REQUIRED WORK: Copy the entries exactly, leaving out nothing.

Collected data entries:

## config.mk

```make
export PLATFORM = sky130hd
export DESIGN_NAME = bus_owner_arbiter
export DESIGN_NICKNAME = d
export VERILOG_FILES = /design/src/rtl/arb_pkg.sv /design/src/rtl/arb_prio_pick.sv /design/src/rtl/arb_hold_timer.sv /design/src/rtl/arb_block_tracker.sv /design/src/rtl/bus_owner_arbiter.sv
export SDC_FILE = /design/constraint.sdc
export NUM_CORES = 1
export LEC_CHECK = 0
export ABC_CLOCK_PERIOD_IN_PS = 4050
export BUFFER_PORTS_ARGS = -buffer_cell sky130_fd_sc_hd__clkbuf_2
export CORE_AREA = 2 2 39 41
export CTS_CLUSTER_SIZE = 30
export DETAILED_ROUTE_END_ITERATION = 8
export DIE_AREA = 0 0 41 43
export PLACE_DENSITY = 0.6
export SYNTH_ARGS = -nofsm -noshare
export SYNTH_HDL_FRONTEND = slang
export SYNTH_SLANG_ARGS = --single-unit
```

## constraint.sdc

```tcl
create_clock -name clk -period 4.05 [get_ports clk]
set_input_delay 0.6075 -clock clk [delete_from_list [all_inputs] [get_ports clk]]
set_output_delay 0.6075 -clock clk [all_outputs]
set_load 0.02 [all_outputs]
```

EXERCISE RESULT:
## config.mk

```make
export PLATFORM = sky130hd
export DESIGN_NAME = bus_owner_arbiter
export DESIGN_NICKNAME = d
export VERILOG_FILES = /design/src/rtl/arb_pkg.sv /design/src/rtl/arb_prio_pick.sv /design/src/rtl/arb_hold_timer.sv /design/src/rtl/arb_block_tracker.sv /design/src/rtl/bus_owner_arbiter.sv
export SDC_FILE = /design/constraint.sdc
export NUM_CORES = 1
export LEC_CHECK = 0
export ABC_CLOCK_PERIOD_IN_PS = 4050
export BUFFER_PORTS_ARGS = -buffer_cell sky130_fd_sc_hd__clkbuf_2
export CORE_AREA = 2 2 39 41
export CTS_CLUSTER_SIZE = 30
export DETAILED_ROUTE_END_ITERATION = 8
export DIE_AREA = 0 0 41 43
export PLACE_DENSITY = 0.6
export SYNTH_ARGS = -nofsm -noshare
export SYNTH_HDL_FRONTEND = slang
export SYNTH_SLANG_ARGS = --single-unit
```

## constraint.sdc

```tcl
create_clock -name clk -period 4.05 [get_ports clk]
set_input_delay 0.6075 -clock clk [delete_from_list [all_inputs] [get_ports clk]]
set_output_delay 0.6075 -clock clk [all_outputs]
set_load 0.02 [all_outputs]
```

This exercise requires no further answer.